I’ve been thinking about tagging a little lately and I’m thinking of just adding my tags to the Finder comments of the file. Seems like a safer way to go. Maybe. —- Can you please reveal the api set to edit the attributes? I wonder what ‘clever’ above people can do?? becoz they canot write one more importer for any type! If you ‘tag’ in finder comments it is not reliable, user might chage it explicitly. One more thing, finder comments are also stored in one of such attribute mentioned above. so why is the finder comments are not removed? I found one more attribute ‘kMDItemComment’. I hope this would be better for tagging if we can edit this attribute (better than finder comments atleast). —- As a follow-up and a reply to some of the above posters, I’ve been storing my data in both the “Finder Comment” of the file and in an extended attribute. However, I can never shake the feeling that my whole system is a big hackjob waiting to collapse on me. Long story short, I need the capability to store arbitrary information about any arbitrary file, and I need any/all of the information to be searchable via Spotlight. Basically… I put the data into the Finder comment so Spotlight sees it and indexes it; I put the data in the xattr so I can pull it back easily without too much worry that I’ve lost any information due to tampering with the Finder comment.

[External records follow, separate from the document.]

===== src/rtl/lemming_pkg.sv =====
// Shared state encoding and default sizing for the Lemming controller.
package lemming_pkg;

  typedef enum logic [2:0] {
    WALK_L = 3'd0,
    WALK_R = 3'd1,
    FALL_L = 3'd2,
    FALL_R = 3'd3,
    DIG_L  = 3'd4,
    DIG_R  = 3'd5,
    SPLAT  = 3'd6
  } lemming_state_t;

  localparam int SPLAT_LIMIT_DEF = 20;
  localparam int CNT_W_DEF       = 5;

endpackage


===== src/rtl/lemming_ctrl_fall_counter.sv =====
// Saturating fall-length counter: synchronous clear beats enable, never wraps.
module fall_counter #(
  parameter int CNT_W = 5
) (
  input  logic             clk,
  input  logic             areset_n,
  input  logic             clr,
  input  logic             en,
  output logic [CNT_W-1:0] cnt
);

  logic [CNT_W-1:0] cnt_q, cnt_d;

  always_comb begin
    cnt_d = cnt_q;
    if (clr) begin
      cnt_d = '0;
    end else if (en && (cnt_q != {CNT_W{1'b1}})) begin
      cnt_d = cnt_q + CNT_W'(1);
    end
  end

  always_ff @(posedge clk or negedge areset_n) begin
    if (!areset_n) begin
      cnt_q <= '0;
    end else begin
      cnt_q <= cnt_d;
    end
  end

  assign cnt = cnt_q;

endmodule


===== src/rtl/lemming_ctrl.sv =====
// Moore controller for one Lemming: walk, fall, dig, splat.
// Optional revive-from-SPLAT input is enabled by defining LEMMING_REVIVE_EN.
module lemming_ctrl
  import lemming_pkg::*;
#(
  parameter int SPLAT_LIMIT = SPLAT_LIMIT_DEF,
  parameter int CNT_W       = CNT_W_DEF
) (
  input  logic clk,
  input  logic areset_n,
  input  logic bump_left,
  input  logic bump_right,
  input  logic ground,
  input  logic dig,
`ifdef LEMMING_REVIVE_EN
  input  logic revive,
`endif
  output logic walk_left,
  output logic walk_right,
  output logic aaah,
  output logic digging,
  output logic dead
);

  if ((2 ** CNT_W) - 1 < SPLAT_LIMIT) begin : g_cnt_w_chk
    $error("lemming_ctrl: CNT_W too narrow to reach SPLAT_LIMIT");
  end

  localparam logic [CNT_W-1:0] LIMIT_C = CNT_W'(SPLAT_LIMIT);

  lemming_state_t   state_q, state_d;
  logic [CNT_W-1:0] cnt;
  logic             falling;
  logic             splat_now;

  assign falling   = (state_q == FALL_L) || (state_q == FALL_R);
  // cnt counts completed fall cycles, so the landing cycle itself is not included
  assign splat_now = (cnt >= LIMIT_C);

  fall_counter #(
    .CNT_W (CNT_W)
  ) u_fall_counter (
    .clk      (clk),
    .areset_n (areset_n),
    .clr      (!falling),
    .en       (falling),
    .cnt      (cnt)
  );

  always_comb begin
    state_d = state_q;
    case (state_q)
      WALK_L: begin
        if (!ground)        state_d = FALL_L;
        else if (dig)       state_d = DIG_L;
        else if (bump_left) state_d = WALK_R;
      end
      WALK_R: begin
        if (!ground)         state_d = FALL_R;
        else if (dig)        state_d = DIG_R;
        else if (bump_right) state_d = WALK_L;
      end
      FALL_L: if (ground) state_d = splat_now ? SPLAT : WALK_L;
      FALL_R: if (ground) state_d = splat_now ? SPLAT : WALK_R;
      DIG_L:  if (!ground) state_d = FALL_L;
      DIG_R:  if (!ground) state_d = FALL_R;
      SPLAT: begin
`ifdef LEMMING_REVIVE_EN
        if (revive) state_d = WALK_L;
`endif
      end
      default: state_d = WALK_L;
    endcase
  end

  always_comb begin
    walk_left  = 1'b0;
    walk_right = 1'b0;
    aaah       = 1'b0;
    digging    = 1'b0;
    dead       = 1'b0;
    case (state_q)
      WALK_L:         walk_left  = 1'b1;
      WALK_R:         walk_right = 1'b1;
      FALL_L, FALL_R: aaah       = 1'b1;
      DIG_L, DIG_R:   digging    = 1'b1;
      SPLAT:          dead       = 1'b1;
      default:        walk_left  = 1'b0;
    endcase
  end

  always_ff @(posedge clk or negedge areset_n) begin
    if (!areset_n) begin
      state_q <= WALK_L;
    end else begin
      state_q <= state_d;
    end
  end

endmodule


===== config.mk =====
export PLATFORM = sky130hd
export DESIGN_NAME = lemming_ctrl
export DESIGN_NICKNAME = d
export VERILOG_FILES = /design/src/rtl/lemming_pkg.sv /design/src/rtl/lemming_ctrl_fall_counter.sv /design/src/rtl/lemming_ctrl.sv
export SDC_FILE = /design/constraint.sdc
export NUM_CORES = 1
export LEC_CHECK = 0
export CELL_PAD_IN_SITES_DETAIL_PLACEMENT = 2
export CELL_PAD_IN_SITES_GLOBAL_PLACEMENT = 2
export CORE_MARGIN = 2
export CORE_UTILIZATION = 29
export CTS_CLUSTER_SIZE = 20
export DETAILED_ROUTE_END_ITERATION = 7
export PLACE_DENSITY_LB_ADDON = 0.25
export RECOVER_POWER = 25
export SLEW_MARGIN = 40
export SYNTH_ARGS = -nofsm -noshare
export SYNTH_HDL_FRONTEND = slang
export SYNTH_HIERARCHICAL = 1
export SYNTH_SLANG_ARGS = --single-unit

===== constraint.sdc =====
create_clock -name clk -period 1.93 [get_ports clk]
set_input_delay 0.4825 -clock clk [delete_from_list [all_inputs] [get_ports clk]]
set_output_delay 0.4825 -clock clk [all_outputs]
set_load 0.01 [all_outputs]

==> metrics.md <==
| Metric | Value |
|---|---|
| Top Metal Used | `met4` |
| Post-synth top area share | `0.368` |
| Most common library cells after synthesis | `nor2_1 (9), dfrtp_1 (8), a21oi_1 (4)` |
| Number of flops mapped to enable cells by yosys | `0` |
| Met1 wire length | `723 um` |
| Post-synthesis sequential area ratio | `0.368` |
| CP Cell Sequence | `nand2b_1 -> inv_2 -> dlygate4sd2_1` |
| Most frequent cell after synthesis | `nor2_1` |
| RSZ-0062 raised after global routing | `no` |
| Leak pwr | `0.357 nW` |
| Min Tclk post-route | `1740 ps` |
| Worst-Skew Late Latency | `260 ps` |
| Final WL | `1.50 mm` |
| Setup Viol. Count Final | `0` |
| Startpoint types | `register` |
| Starting density of the core | `0.312` |
| Met3 routed wirelength | `71 um` |
| Tot Pwr | `0.794 mW` |
| Die W | `47.3 um` |
| Synth area leaders | `dfrtp_1 (37%), nor2_1 (6.2%), ha_1 (4.6%)` |
| Share of layout cells above drive strength 1 | `0.273` |
| Syn Nets | `66` |
| Vias in the first global route | `521` |
| Vias/cell | `4.78` |
| Clk buf depth | `2` |
| Crit path kind | `reg2out` |
| # DRC | `0` |
| CP required | `1450 ps` |
| Die height | `47.3 um` |
| Synthesized area | `544 um2` |
| Hold Path Class | `reg2reg` |
| FF-to-FF path depth | `6` |
| P&R area growth vs syn | `36.3%` |
| Worst Setup EP | `aaah` |
| Prevailing post-synth register cell | `dfrtp_1` |
| Worst-Margin Slew | `380 ps` |
| R2r setup slk | `220 ps` |
| Rel. slew slack | `0.746` |
| CTS tree | `built` |
| Crit path DAT | `1260 ps` |
| VDD IR max | `0.404 mV` |
| Skew final | `3.01 ps` |
| Final Hold Viols | `0` |
| Final period util | `0.904` |
| Fin area | `742 um2` |
| First-pass GRT wire length | `2.50 mm` |
| Ys Warns | `6` |
| PortBufs | `10` |
| Maximum clock rate | `0.573 GHz` |
| Cells after Synth | `58` |
| Critical Path Sink Type | `primary output` |
| Ys async rst share | `1.00` |
| Vias | `488` |
| Diode count | `0` |
| Register bit total from synthesis | `8` |
| Status | `completed` |
| Crit path max fanout | `7` |
| Fin nets | `87` |
| Ports | `11` |
| GRT Util Overall | `0.168` |
| Met2 wire length | `688 um` |
| Hold slack | `563 ps` |
| Clock Sinks | `8` |
| Pre-Repair DR Iteration Count | `4` |
| Gr ovfl total | `0` |
| Total clock buffers created by CTS | `3` |
| Core Rows | `15` |
| ANT nets after route | `0` |
| CTS HTree Levels | `1` |
| DPL Wire Length | `1.12 mm` |
| Max_cap viols | `0` |
| Largest stage delay, worst path | `450 ps` |
| Critical path launch point | `state_q[2]` |
| Initial DRC Count | `2` |
| Final core occ | `0.425` |
| Initial antenna violation count | `0` |
| Worst R2R End | `u_fall_counter/cnt[3]` |
| Sum of negative setup slack | `0 ps` |
| Pins Over Slew Limit | `0` |
| Crit path max-delay cell type | `dfrtp_2` |
| Pin count of the biggest net entering global routing | `9` |
| Synth area leader | `dfrtp_1` |
| Reg clk slew, reported paths | `60 ps` |
| Syn Area/Cell | `9.38 um2` |
| Core footprint | `0.00175 mm2` |
| Die ar. | `0.00224 mm2` |
| Cell variety after synth | `30` |
| Avg WL per Cell | `14.7 um` |
| Gpl congestion | `0.738` |
| Clock Tree Root | `clkbuf_4` |
| Reg-to-reg startpoint | `u_fall_counter/cnt[0]` |
| Pwr Density | `1070 mW/mm2` |
| Placed Area | `686 um2` |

I’ve also had huge trouble forcing Spotlight to re-index files. Even if I went the route of writing an generic importer that adds my xattr to Spotlight, I don’t know how I’d go about guaranteeing that Spotlight would even re-index that file when the xattr was modified. Running mdimport -f
will often have no effect whatsoever; the command will return without error but it appears to harbor some internal notion about what files actually deserve to be re-indexed and disregard the “force” flag from time to time. My next attempt at ‘encouraging’ an re-index was to use both touch
and a Cocoa-ized touch via changeFileAttributes:atPath: with N
Any insight is very welcome. I’d dump the system I’ve got in a heartbeat if I could come up with anything better (short of reinventing the wheel).

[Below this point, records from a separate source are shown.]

`src/rtl/mux_pkg.sv`:
```
// Shared constants and types for the N:1 handshake multiplexer.
package mux_pkg;

    localparam int MODE_FIXED = 0;
    localparam int MODE_RR    = 1;

    typedef enum logic {
        EMPTY = 1'b0,
        FULL  = 1'b1
    } buf_state_e;

endpackage

```
`src/rtl/rr_arbiter.sv`:
```
// Rotating-priority encoder: grants the first requester after 'last', wrapping.
// Purely combinational, no state, no backpressure of its own.
module rr_arbiter #(
    parameter int NUM_CH = 4,
    parameter int SEL_W  = $clog2(NUM_CH)
) (
    input  logic [NUM_CH-1:0] req,
    input  logic [SEL_W-1:0]  last,
    output logic              gnt_valid,
    output logic [SEL_W-1:0]  gnt_idx
);

    logic [SEL_W-1:0] w_cand;

    // Walk last+1, last+2, ... with explicit wrap so non-power-of-2 counts never index past the top channel.
    always_comb begin
        gnt_valid = 1'b0;
        gnt_idx   = '0;
        w_cand    = last;
        for (int k = 0; k < NUM_CH; k++) begin
            w_cand = (w_cand == SEL_W'(NUM_CH - 1)) ? '0 : w_cand + 1'b1;
            if (!gnt_valid && req[w_cand]) begin
                gnt_valid = 1'b1;
                gnt_idx   = w_cand;
            end
        end
    end

endmodule

```
`src/rtl/mux_n_1_hs.sv`:
```
// N:1 registered mux, 1-cycle latency into a 1-deep output buffer; fixed-select or round-robin grant.
// in_ready drops for every channel while the held word is stalled (out_valid && !out_ready).
module mux_n_1_hs
    import mux_pkg::*;
#(
    parameter int WIDTH  = 8,
    parameter int NUM_CH = 4,
    parameter int SEL_W  = $clog2(NUM_CH),
    parameter int MODE   = MODE_FIXED
) (
    input  logic                    clk,
    input  logic                    reset,
    input  logic [NUM_CH*WIDTH-1:0] in_data,
    input  logic [NUM_CH-1:0]       in_valid,
    output logic [NUM_CH-1:0]       in_ready,
    input  logic [SEL_W-1:0]        sel,
    output logic [WIDTH-1:0]        out_data,
    output logic [SEL_W-1:0]        out_ch,
    output logic                    out_valid,
    input  logic                    out_ready
);

    buf_state_e         r_state;
    logic [WIDTH-1:0]   r_data;
    logic [SEL_W-1:0]   r_ch;

    logic               w_load_en;
    logic               w_gnt_vld;
    logic [SEL_W-1:0]   w_gnt_idx;
    logic [NUM_CH-1:0]  w_rdy;
    logic               w_xfer;
    logic [WIDTH-1:0]   w_ch_dat [NUM_CH];

    for (genvar gi = 0; gi < NUM_CH; gi++) begin : g_unpack
        assign w_ch_dat[gi] = in_data[gi*WIDTH +: WIDTH];
    end

    assign out_valid = (r_state == FULL);
    assign out_data  = r_data;
    assign out_ch    = r_ch;
    assign w_load_en = !out_valid || out_ready;

    if (MODE == MODE_RR) begin : g_rr
        logic [SEL_W-1:0] r_last;
        logic             w_unused_sel;

        rr_arbiter #(
            .NUM_CH (NUM_CH),
            .SEL_W  (SEL_W)
        ) u_arb (
            .req       (in_valid),
            .last      (r_last),
            .gnt_valid (w_gnt_vld),
            .gnt_idx   (w_gnt_idx)
        );

        // Pointer advances only on an accepted word, so a stalled grant keeps its turn.
        always_ff @(posedge clk or posedge reset) begin
            if (reset) begin
                r_last <= SEL_W'(NUM_CH - 1);
            end else if (w_xfer) begin
                r_last <= w_gnt_idx;
            end
        end

        assign w_unused_sel = ^sel;
    end else begin : g_fixed
        assign w_gnt_vld = (int'(sel) < NUM_CH);
        assign w_gnt_idx = sel;
    end

    always_comb begin
        w_rdy = '0;
        if (!reset && w_load_en && w_gnt_vld) begin
            w_rdy[w_gnt_idx] = 1'b1;
        end
    end

    assign in_ready = w_rdy;
    assign w_xfer   = |(w_rdy & in_valid);

    always_ff @(posedge clk or posedge reset) begin
        if (reset) begin
            r_state <= EMPTY;
            r_data  <= '0;
            r_ch    <= '0;
        end else if (w_xfer) begin
            r_state <= FULL;
            r_data  <= w_ch_dat[w_gnt_idx];
            r_ch    <= w_gnt_idx;
        end else if (out_ready) begin
            r_state <= EMPTY;
        end
    end

endmodule

```
`config.mk`:
```
export PLATFORM = sky130hd
export DESIGN_NAME = mux_n_1_hs
export DESIGN_NICKNAME = d
export VERILOG_FILES = /design/src/rtl/mux_pkg.sv /design/src/rtl/rr_arbiter.sv /design/src/rtl/mux_n_1_hs.sv
export SDC_FILE = /design/constraint.sdc
export NUM_CORES = 1
export LEC_CHECK = 0
export CAP_MARGIN = 25
export CORE_MARGIN = 2
export CORE_UTILIZATION = 36
export CTS_CLUSTER_SIZE = 28
export DETAILED_ROUTE_END_ITERATION = 16
export PLACE_DENSITY = 0.89
export SYNTH_ARGS = -nofsm -noshare
export SYNTH_HDL_FRONTEND = slang
export SYNTH_SLANG_ARGS = --single-unit
```
`constraint.sdc`:
```
create_clock -name clk -period 1.7 [get_ports clk]
set_input_delay 0.255 -clock clk [delete_from_list [all_inputs] [get_ports clk]]
set_output_delay 0.255 -clock clk [all_outputs]
set_load 0.05 [all_outputs]
```
==> flow_metrics.tcl <==
set metrics [dict create \
    top_usage_layer "met2" \
    maxSlewHeadroom_pct 85.5 \
    ys_seq_area_share_pct 35.5 \
    worstSkewPairLatency_ns 0.26 \
    ys_ff_latch 11 \
    final_util_pct 79.4 \
    final-seq-area_sq_um 277 \
    grt_pass1_wl_mm 3.90 \
    endpoint_kind "output pin" \
    initial_core_util_pct 38.7 \
    numCtsBuffers 3 \
    hold_viol_final 0 \
    fillers 119 \
    critPathKind "in -> out" \
    status "complete, no violations" \
    cts_tree "done" \
    synthCells 53 \
    antennaDiodeCount 0 \
    cap_violations 0 \
    grt_pass1_vias 836 \
    viasPerCell 5.14 \
    synth_area_sq_um 774 \
    overflow 0 \
    drtIter0Drc 19 \
    grt_util_met1_pct 24.5 \
    multi_input_area_sq_um 520 \
    worst_hold_slack_ns 0.0878 \
    mostFrequentLayoutCells "37 x clkdlybuf4s50_1, 28 x buf_4, 10 x mux2_2, 10 x dfrtp_1, 8 x mux4_1" \
    yosysWarnings 0 \
    place_congestion 0.784 \
    final_nets 170 \
    setup_viol 0 \
    ff2ff_setup_slack_ns 0.35 \
    rr_startpoint "out_valid$_DFFE_PP0P_" \
    reg2reg_to "out_data[7]$_DFFE_PP0P_" \
    report.final.slew_viol_count 0 \
    rows 16 \
    antenna_found_initial 0 \
    use_met3_pct 5.65 \
    fmax_mhz 597 \
    grt_max_degree 10 \
    fin_skew_ns 0.00724 \
    crit_path_max_fanout 5 \
    drive_gt1_share_pct 45.3 \
    period_share_pct 98.6 \
    die_h_um 50.4 \
    drt_first_pass_iters 6 \
    dp_hpwl_mm 2.00 \
    ios 56 \
    clkTransAtPathRegs_ns 0.07 \
    dieWidth_um 50.4 \
    hold_class "in -> async" \
    leakage_nw 0.689 \
    ys_types 16 \
    cts_buffer_depth 2 \
    area_growth_pct 105 \
    clock-sinks 11 \
    vias 796 \
    design.core.area_sq_um 2000 \
    min_period_ns 1.68 \
    syn_nets 94 \
    grtUsageTotal_pct 20.5 \
    dpl.cell_count 147 \
    drc_errors 0 \
    cp.required_ns 1.44 \
    portBuffers 55 \
    cp.arrival_ns 1.42 \
    setup.worst_path.start_class "input pin" \
    powerDensity_nw_per_um2 779 \
    cts_htree_levels 1 \
    grtUsageMet2_pct 35.5 \
    synth.avg_cell_area_sq_um 14.6 \
    wl_per_cell_um 16.1 \
    dieArea_sq_um 2540 \
    ir_drop_uv 496 \
    p_total_mw 1.24 \
    final_common_cell "clkdlybuf4s50_1" \
    fin_cells 155 \
    cts_root_buffer "clkbuf_4" \
    reg2reg_depth 5 \
    worst_pin_slew_ns 0.217 \
    wl_mm 2.49 \
    ant_nets 0 \
]
==> sequential cells by signal, summed over array words and instances, names as in the netlist <==
register / flops
out_valid: 1
out_data: 8
out_ch: 2
==> power by group <==
group / internal [mW] / total [mW] / switching [mW]
Clock: 0.0906 / 0.173 / 0.0828
Sequential: 0.328 / 0.365 / 0.0369
Combinational: 0.310 / 0.700 / 0.390
==> layer usage <==
layer	wire length [um]	part of all wire, %
met5	0	0
met1	988	40
met2	1220	49
met3	246	9.9
met4	40	1.6
==> cells by family after synthesis <==
group | share of synthesized area [%]
AO/OA/AOI/OAI | 4.85
buffers and inverters | 5.01
flip-flops | 35.5
multiplexers | 47.2
AND/OR/NAND/NOR | 7.43
==> Yosys cell counts <==
cell / instances / area share (%)
mux2_2: 10 / 15
nand2b_1: 1 / 0.81
nor3_1: 4 / 2.6
nand2_1: 2 / 0.97
nor2b_1: 1 / 0.81
buf_2: 1 / 0.65
nand3_4: 1 / 2.3
mux4_2: 1 / 2.9
inv_1: 3 / 1.5
o31ai_1: 2 / 1.9
dfrtp_1: 11 / 36
buf_6: 2 / 2.9
mux4_1: 8 / 27
o21ai_0: 2 / 1.3
mux2i_1: 2 / 2.6
a31oi_1: 2 / 1.6
==> what timing repair did <==
| action | in CTS | in global routing |
|---|---|---|
| gates resized for setup | 7 | 1 |
| buffers inserted | 3 | 1 |
| endpoints found under the setup margin | 11 | 2 |
| hold buffers | 0 | 0 |
| pin swaps | 1 | 2 |
==> area by class of cell <==
| class | instances | area share [%] |
|---|---|---|
| tap | 27 | 2.13 |
| inverter | 3 | 1.18 |
| multi-input combinational | 36 | 32.8 |
| clock buffer | 4 | 1.65 |
| sequential | 11 | 17.4 |
| timing repair buffer | 74 | 44.9 |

Since they are named Finder comments it would seem logical that asking Finder to update them (via Applescript I assume) is the most correct and reliable way as opposed to the adhoc touch/mdimport. —- The reason I tried the touch/mdimport methods was that while the Finder flawlessly updates the comments (they appear in the Get Info window right away), Spotlight does not always re-import them. A small amount of latency would be expected, I know, but on occasion the Spotlight database is never updated for the Finder Comments of the file until the file is physically altered somewhere down the road (ie, the image is edited, the text file appended, etc).
Does any one knows about how SpotMeta works? I tried analyzing the code. As far as i understand it works like this. For all the types Initally SpotMeta importer is loaded, then this Importer loads the apple shipped importer or other importer. But i could not understand How the SpotMeta is made to load always?